Remote notifications on the other side needs an additional server for the notifications. Also the port 5223 has to be open to receive the notifications (but most of the time cellular network is used and here the port should be open). How many remote notifications can be send and presented to the user? For local notifications it is 64.

Running in background:
Only in iOS 7 Background Fetch and Remote Notficiations are available. The problem with the Background Fetch is that only small data should be transferred and the OS determines when the app gets a timeslot (own algorithm which learns from the user). Sources reports a max. execution time from 30 seconds, but I didn't found an official statement from Apple.

Remote Notifications also seems to need a provider. But here the user would get a notification and the app could download/sync the new data in background (again max. 30 seconds).

What about iOS 6?

Another option would be to let the app run in background / have a background thread which checks for updates/synchronize at a certain intervall and than creates a local notification. But how long does the app run in background? I read about 5 seconds which would be to short.

And another one would be to use push notifications and if the user starts the app it does the synchronization process.

beginBackgroundTaskWithExpirationHandler seems not to suite here for my case.

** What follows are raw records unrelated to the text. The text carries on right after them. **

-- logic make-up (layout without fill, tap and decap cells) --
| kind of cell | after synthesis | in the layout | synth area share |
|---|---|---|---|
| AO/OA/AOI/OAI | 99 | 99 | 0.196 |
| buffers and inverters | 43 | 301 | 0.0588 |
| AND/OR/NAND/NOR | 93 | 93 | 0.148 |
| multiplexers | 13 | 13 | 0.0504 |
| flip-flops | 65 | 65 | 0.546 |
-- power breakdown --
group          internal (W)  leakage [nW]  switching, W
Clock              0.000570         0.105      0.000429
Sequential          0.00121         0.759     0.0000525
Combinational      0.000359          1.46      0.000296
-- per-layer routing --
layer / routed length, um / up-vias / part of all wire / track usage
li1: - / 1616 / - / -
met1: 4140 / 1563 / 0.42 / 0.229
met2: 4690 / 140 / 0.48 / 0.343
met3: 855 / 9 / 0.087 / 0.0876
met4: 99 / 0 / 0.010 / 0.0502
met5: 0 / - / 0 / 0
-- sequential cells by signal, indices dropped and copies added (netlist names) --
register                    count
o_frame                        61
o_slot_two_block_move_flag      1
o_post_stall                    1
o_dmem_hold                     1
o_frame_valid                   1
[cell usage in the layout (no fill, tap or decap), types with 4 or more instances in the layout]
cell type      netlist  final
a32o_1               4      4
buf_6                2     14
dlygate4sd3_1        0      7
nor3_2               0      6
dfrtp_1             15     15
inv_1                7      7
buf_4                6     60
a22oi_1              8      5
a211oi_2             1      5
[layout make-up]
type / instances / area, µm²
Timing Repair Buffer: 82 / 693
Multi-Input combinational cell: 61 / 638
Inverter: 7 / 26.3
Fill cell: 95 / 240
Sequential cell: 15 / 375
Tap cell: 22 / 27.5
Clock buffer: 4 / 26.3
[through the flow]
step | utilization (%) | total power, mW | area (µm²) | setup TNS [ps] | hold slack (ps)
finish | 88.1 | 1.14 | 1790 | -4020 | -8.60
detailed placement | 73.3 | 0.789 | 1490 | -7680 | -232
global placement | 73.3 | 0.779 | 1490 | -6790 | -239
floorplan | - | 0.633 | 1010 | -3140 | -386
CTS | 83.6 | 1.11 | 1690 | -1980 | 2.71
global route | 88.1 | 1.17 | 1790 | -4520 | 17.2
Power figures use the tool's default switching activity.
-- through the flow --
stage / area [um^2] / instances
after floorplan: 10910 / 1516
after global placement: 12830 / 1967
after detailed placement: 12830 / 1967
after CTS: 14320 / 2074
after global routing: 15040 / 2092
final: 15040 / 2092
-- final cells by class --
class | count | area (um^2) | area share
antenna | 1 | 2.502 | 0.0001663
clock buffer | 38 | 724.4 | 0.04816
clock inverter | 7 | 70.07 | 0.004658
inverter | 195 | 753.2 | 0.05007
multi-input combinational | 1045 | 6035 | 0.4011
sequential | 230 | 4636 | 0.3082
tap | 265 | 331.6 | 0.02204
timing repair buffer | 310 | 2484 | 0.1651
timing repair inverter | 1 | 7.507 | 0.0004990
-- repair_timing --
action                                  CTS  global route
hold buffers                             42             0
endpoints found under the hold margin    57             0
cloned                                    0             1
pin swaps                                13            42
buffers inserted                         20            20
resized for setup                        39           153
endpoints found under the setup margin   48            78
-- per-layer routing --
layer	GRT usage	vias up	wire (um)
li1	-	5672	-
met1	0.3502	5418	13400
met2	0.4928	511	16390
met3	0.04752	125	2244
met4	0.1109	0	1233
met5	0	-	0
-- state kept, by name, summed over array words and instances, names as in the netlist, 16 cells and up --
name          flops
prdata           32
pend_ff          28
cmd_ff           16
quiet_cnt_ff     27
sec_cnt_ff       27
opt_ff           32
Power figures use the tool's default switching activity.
File: src/link_pkg.sv
// Constants, register map and word layout of the host serial link
package link_pkg;
   localparam int WORD_W = 16;
   localparam int ADDR_W = 5;
   localparam int RW_BIT = 15;
   localparam logic [4:0] RATE_SYNC_SELECT_ADDR        = 5'h00;
   localparam logic [4:0] BYPASS_POWERDOWN_CONFIG_ADDR = 5'h01;
   localparam logic [4:0] RECEIVE_BIT_BAUD_SELECT_ADDR = 5'h02;
   localparam logic [4:0] TRANSMIT_BIT_BAUD_SELECT_ADDR = 5'h03;
   localparam logic [4:0] RECEIVE_PHASE_SHIFT_ADDR     = 5'h04;
   localparam logic [4:0] TRANSMIT_PHASE_SHIFT_ADDR    = 5'h05;
   localparam logic [4:0] CONVERTER_OUT_SAMPLE_ADDR    = 5'h06;
   localparam logic [4:0] RESAMPLER_IN_SAMPLE_ADDR     = 5'h07;
   localparam logic [4:0] ADC_RESULT_SAMPLE_ADDR       = 5'h08;
   localparam logic [4:0] RESAMPLER_OUT_SAMPLE_ADDR    = 5'h09;
   localparam int NUM_CTRL = 6;
   localparam logic [15:0] CTRL_RESET = 16'h0000;
   localparam logic [15:0] SAMPLE_RESET = 16'h0000;
   // Host link clock divider: half period in clk cycles
   localparam int LINK_HALF_DIV = 4;
endpackage : link_pkg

How would I get notifications when running in background together with synchronization?


Solution

  • As you probably know, backgrounding on iOS is rather limited. iOS will not let your application just run in background indefinitely. If you use beginBackgroundTaskWithExpirationHandler, your app will get some background runtime (10 minutes on iOS 6, 3 minutes on iOS 7), but you can't "renew" that time while app is still background. Thus, your second option ("let the app run in background / have a background thread which checks for updates/synchronize at a certain interval") isn't practical unless you are willing to abuse other backgrounding modes (which is likely to fail AppStore review process).

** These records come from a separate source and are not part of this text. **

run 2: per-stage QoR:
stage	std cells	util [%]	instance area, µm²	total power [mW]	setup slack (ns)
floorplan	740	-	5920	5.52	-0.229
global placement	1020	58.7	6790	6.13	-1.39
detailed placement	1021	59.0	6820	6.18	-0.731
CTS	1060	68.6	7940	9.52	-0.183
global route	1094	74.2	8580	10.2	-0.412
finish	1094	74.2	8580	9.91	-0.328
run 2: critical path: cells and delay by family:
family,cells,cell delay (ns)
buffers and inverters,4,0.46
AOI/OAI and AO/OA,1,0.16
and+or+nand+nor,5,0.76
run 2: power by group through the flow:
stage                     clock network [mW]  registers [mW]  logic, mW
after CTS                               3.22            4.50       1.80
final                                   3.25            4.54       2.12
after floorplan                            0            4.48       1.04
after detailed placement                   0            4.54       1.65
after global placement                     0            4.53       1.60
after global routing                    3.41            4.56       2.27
$ cat src/cid_pc_reg.sv
/*
 * program counter holding register, loaded from the stack top
 * assumes: single clock, synchronous active-high reset
 */
`timescale 1ns/1ps
`include "cid_defines.svh"

module cid_pc_reg (
   // clock and reset
   input  wire logic        clk,
   input  wire logic        srst,
   // load port
   input  wire logic        load,
   input  wire logic [12:0] loadVal,
   // held value
   output logic      [12:0] pc
);
   import cid_pkg::*;

   // pc register: reset to zero, loaded on request
   always_ff @(posedge clk) begin
      if (srst) begin
         pc <= 13'h0000;
      end else if (load) begin
         pc <= loadVal;
      end
   end

endmodule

    Starting from iOS 7 it became possible to send "silent" push notifications (i.e. ones having content-available set), e.g. notifications that will be delivered directly to the app (instead of displaying alert and only launching app only when user confirms it). This makes important difference for backgrounding and is quite convenient actually. Whenever your app receives such push notification, it can check for new data, sync data, etc (you get around 30 seconds of runtime). Apple claims to throttle "silent" push notifications, but not much details on this. In my practice sending them every 15 minutes seem to work.

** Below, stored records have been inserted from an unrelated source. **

<file path="src/hw/eirq_pkg.sv">
// package for the external interrupt request logic
// Functional notes
// - both request inputs are active low; a low line requests service
// - maskable request serviced only while global mask bit is clear
// - request arriving during another service waits until that service ends
// - maskable request has no local enable and no flag for software
// - enabled nonmaskable request serviced at once, global mask ignored
// - reset selects edge mode; falling edge latched, serviced once
// - edge-select cleared gives low-level recognition for wired-OR sources
// - edge-select writes accepted only in first 64 cycles after reset
// - nonmaskable request is level sensitive only
// - reset sets nonmaskable disable bit, disabling the nonmaskable request
// - enabled nonmaskable blocked only by a service in progress or reset
// - interrupt entry takes 12 cycles before the handler starts
// - return from interrupt takes 12 cycles before the program resumes
// - servicing saves state and sets the global mask bit
// - maskable external request has highest maskable priority by default
package eirq_pkg;
    localparam int unsigned PROTECT_CYCLES = 64;
    localparam int unsigned ENTRY_CYCLES   = 12;
    localparam int unsigned RETURN_CYCLES  = 12;
    localparam logic [6:0]  WIN_W0         = 7'h00;
    localparam logic [3:0]  SEQ_W0         = 4'h0;
    localparam logic [3:0]  ENTRY_LAST     = 4'(ENTRY_CYCLES - 1);
    localparam logic [3:0]  RETURN_LAST    = 4'(RETURN_CYCLES - 1);
    localparam logic [6:0]  WIN_LAST       = 7'(PROTECT_CYCLES);
    typedef enum logic [1:0] {SRC_NONE, SRC_EXT, SRC_NMI, SRC_OTHER}
        eirq_src_type;
    typedef enum {ST_RUN, ST_ENTRY, ST_HANDLER, ST_RETURN} eirq_state_type;
endpackage

</file>
<file path="src/hw/eirq_top.sv">
// external interrupt request logic with entry and return sequencing
`timescale 1ns/100ps
module eirq_top import eirq_pkg::*; (
    // clock and reset
    input  wire logic clock,
    input  wire logic nrst,
    // request pins
    input  wire logic extReqMaskable_n,
    input  wire logic ext_req_nonmaskable_n,
    // cpu side
    input  wire logic otherReq,
    input  wire logic edgeSelWr,
    input  wire logic edgeSelData,
    input  wire logic globalMaskWr,
    input  wire logic globalMaskData,
    input  wire logic nmiEnableClr,
    input  wire logic returnFromInterrupt,
    // status
    output logic      edge_select_bit,
    output logic      globalMask,
    output logic      nmiDisable,
    output logic      inEntry,
    output logic      inHandler,
    output logic      inReturn,
    output logic      handlerStart,
    output logic      resumeStart,
    output eirq_src_type activeSrc
);
    ////////////////////////////////////////////////////////////////////
    eirq_state_type stateQ;
    logic [3:0] seqQ;
    logic [6:0] winQ;
    logic edgePend, extReq, nmiReq, take, takeExt, nmiBusyQ;
    logic maskSaveQ, otherBusy;
    eirq_src_type pick;
    logic [3:0] entryRunQ, retRunQ;
    ////////////////////////////////////////////////////////////////////
    // protection window counter
    always_ff @(posedge clock) begin
        if (!nrst) winQ <= WIN_W0;
        else if (winQ != WIN_LAST) winQ <= winQ + 7'h01;
    end
    always_ff @(posedge clock) begin
        if (!nrst) edge_select_bit <= 1'b1;
        else if (edgeSelWr && winQ != WIN_LAST)
            edge_select_bit <= edgeSelData;
    end
    ////////////////////////////////////////////////////////////////////
    // request recognition
    eirq_edge_latch u_edge (
        .clock (clock),
        .nrst  (nrst),
        .lineN (extReqMaskable_n),
        .clr   (takeExt),
        .pend  (edgePend)
    );
    assign extReq = edge_select_bit ? edgePend
                                    : !extReqMaskable_n;
    assign nmiReq = !ext_req_nonmaskable_n && !nmiDisable
                    && !nmiBusyQ;
    assign otherBusy = (stateQ != ST_RUN);
    always_comb begin
        pick = SRC_NONE;
        if (nmiReq) pick = SRC_NMI;
        else if (extReq && !globalMask) pick = SRC_EXT;
        else if (otherReq && !globalMask) pick = SRC_OTHER;
    end
    assign take = !otherBusy && pick != SRC_NONE;
    assign takeExt = take && pick == SRC_EXT;
    assign handlerStart = stateQ == ST_ENTRY && seqQ == ENTRY_LAST;
    assign resumeStart = stateQ == ST_RETURN && seqQ == RETURN_LAST;
    assign inEntry = stateQ == ST_ENTRY;
    assign inHandler = stateQ == ST_HANDLER;
    assign inReturn = stateQ == ST_RETURN;
    ////////////////////////////////////////////////////////////////////
    // service sequencer
    always_ff @(posedge clock) begin
        if (!nrst) begin
            stateQ <= ST_RUN;
            seqQ <= SEQ_W0;
        end else begin
            unique case (stateQ)
                ST_RUN: begin
                    seqQ <= SEQ_W0;
                    if (take) stateQ <= ST_ENTRY;
                end
                ST_ENTRY: begin
                    seqQ <= seqQ + 4'h1;
                    if (seqQ == ENTRY_LAST) begin
                        stateQ <= ST_HANDLER;
                        seqQ <= SEQ_W0;
                    end
                end
                ST_HANDLER: begin
                    if (returnFromInterrupt) stateQ <= ST_RETURN;
                end
                ST_RETURN: begin
                    seqQ <= seqQ + 4'h1;
                    if (seqQ == RETURN_LAST) begin
                        stateQ <= ST_RUN;
                        seqQ <= SEQ_W0;
                    end
                end
            endcase
        end
    end
    always_ff @(posedge clock) begin
        if (!nrst) activeSrc <= SRC_NONE;
        else if (take) activeSrc <= pick;
        else if (resumeStart) activeSrc <= SRC_NONE;
    end
    always_ff @(posedge clock) begin
        if (!nrst) nmiBusyQ <= 1'b0;
        else if (take && pick == SRC_NMI) nmiBusyQ <= 1'b1;
        else if (resumeStart) nmiBusyQ <= 1'b0;
    end
    ////////////////////////////////////////////////////////////////////
    // condition code bits
    always_ff @(posedge clock) begin
        if (!nrst) maskSaveQ <= 1'b1;
        else if (take) maskSaveQ <= globalMask;
    end
    always_ff @(posedge clock) begin
        if (!nrst) globalMask <= 1'b1;
        else if (take) globalMask <= 1'b1;
        else if (resumeStart) globalMask <= maskSaveQ;
        else if (globalMaskWr) globalMask <= globalMaskData;
    end
    always_ff @(posedge clock) begin
        if (!nrst) nmiDisable <= 1'b1;
        else if (nmiEnableClr) nmiDisable <= 1'b0;
    end
    ////////////////////////////////////////////////////////////////////
    // run lengths of entry and return, for the length checks
    always_ff @(posedge clock) begin
        if (!nrst) entryRunQ <= SEQ_W0;
        else if (!inEntry) entryRunQ <= SEQ_W0;
        else if (entryRunQ != 4'hF) entryRunQ <= entryRunQ + 4'h1;
    end
    always_ff @(posedge clock) begin
        if (!nrst) retRunQ <= SEQ_W0;
        else if (!inReturn) retRunQ <= SEQ_W0;
        else if (retRunQ != 4'hF) retRunQ <= retRunQ + 4'h1;
    end
    ////////////////////////////////////////////////////////////////////
    // checks
    property p_protect;
        @(posedge clock) disable iff (!nrst)
        winQ == WIN_LAST |=> $stable(edge_select_bit);
    endproperty
    a_protect: assert property (p_protect)
        else $error("edge select changed after window");
    property p_mask;
        @(posedge clock) disable iff (!nrst)
        take && pick == SRC_EXT |-> !globalMask;
    endproperty
    a_mask: assert property (p_mask)
        else $error("maskable taken while masked");
    property p_entry;
        @(posedge clock) disable iff (!nrst)
        take |=> inEntry ##11 (inEntry && handlerStart) ##1 inHandler;
    endproperty
    a_entry: assert property (p_entry)
        else $error("entry length wrong");
    property p_ret;
        @(posedge clock) disable iff (!nrst)
        inHandler && returnFromInterrupt |=> inReturn ##11
            (inReturn && resumeStart) ##1 stateQ == ST_RUN;
    endproperty
    a_ret: assert property (p_ret)
        else $error("return length wrong");
    property p_setmask;
        @(posedge clock) disable iff (!nrst)
        take |=> globalMask;
    endproperty
    a_setmask: assert property (p_setmask)
        else $error("mask not set on service");
    property p_nmi;
        @(posedge clock) disable iff (!nrst)
        stateQ == ST_RUN && !ext_req_nonmaskable_n && !nmiDisable
            && !nmiBusyQ |=> inEntry && activeSrc == SRC_NMI;
    endproperty
    a_nmi: assert property (p_nmi)
        else $error("nonmaskable not serviced");
    property p_nmidis;
        @(posedge clock) disable iff (!nrst)
        nmiDisable |-> pick != SRC_NMI;
    endproperty
    a_nmidis: assert property (p_nmidis)
        else $error("nonmaskable taken while disabled");
    property p_once;
        @(posedge clock) disable iff (!nrst)
        takeExt && edge_select_bit && extReqMaskable_n |=> !edgePend;
    endproperty
    a_once: assert property (p_once)
        else $error("edge latch not cleared");
    property p_busy;
        @(posedge clock) disable iff (!nrst)
        otherBusy |-> !take;
    endproperty
    a_busy: assert property (p_busy)
        else $error("taken during service");
    property p_entrylen;
        @(posedge clock) disable iff (!nrst)
        $fell(inEntry) |-> entryRunQ == 4'(ENTRY_CYCLES);
    endproperty
    a_entrylen: assert property (p_entrylen)
        else $error("entry run length wrong");
    property p_retlen;
        @(posedge clock) disable iff (!nrst)
        $fell(inReturn) |-> retRunQ == 4'(RETURN_CYCLES);
    endproperty
    a_retlen: assert property (p_retlen)
        else $error("return run length wrong");
    property p_level;
        @(posedge clock) disable iff (!nrst)
        stateQ == ST_RUN && !edge_select_bit && !extReqMaskable_n
            && !globalMask && !nmiReq
            |=> inEntry && activeSrc == SRC_EXT;
    endproperty
    a_level: assert property (p_level)
        else $error("level request not serviced");
    property p_restore;
        @(posedge clock) disable iff (!nrst)
        resumeStart |=> globalMask == $past(maskSaveQ);
    endproperty
    a_restore: assert property (p_restore)
        else $error("mask not restored on return");
endmodule

</file>
<file path="src/hw/eirq_edge_latch.sv">
// falling-edge catcher with clear, set winning
`timescale 1ns/100ps
module eirq_edge_latch (
    // clock and reset
    input  wire logic clock,
    input  wire logic nrst,
    // line and control
    input  wire logic lineN,
    input  wire logic clr,
    output logic      pend
);
    logic prevQ;
    always_ff @(posedge clock) begin
        if (!nrst) prevQ <= 1'b1;
        else prevQ <= lineN;
    end
    always_ff @(posedge clock) begin
        if (!nrst) pend <= 1'b0;
        else if (prevQ && !lineN) pend <= 1'b1;
        else if (clr) pend <= 1'b0;
    end
endmodule

</file>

    You may argue that 30 seconds is way to little to sync data. That's true. To solve this iOS 7 introduced background downloads and uploads that you can initiate via NSURLSession configured with [NSURLSessionConfiguration backgroundSessionConfiguration:]. Download/upload will then be handled by the system and once it completes your app will be woken to handle it.

    To the best of my knowledge this is the best approach you can take for regular data synchronisation from background apps. This won't work for iOS 6, though.

    Alternatively, if your server can decide if new data is available and if user should be alerted, traditional push notifications should be sufficient. In this case there's no need for your app to run in background and check for new data (server can do this and send remote notification with an alert/sound). This will obviously work on iOS 6, too.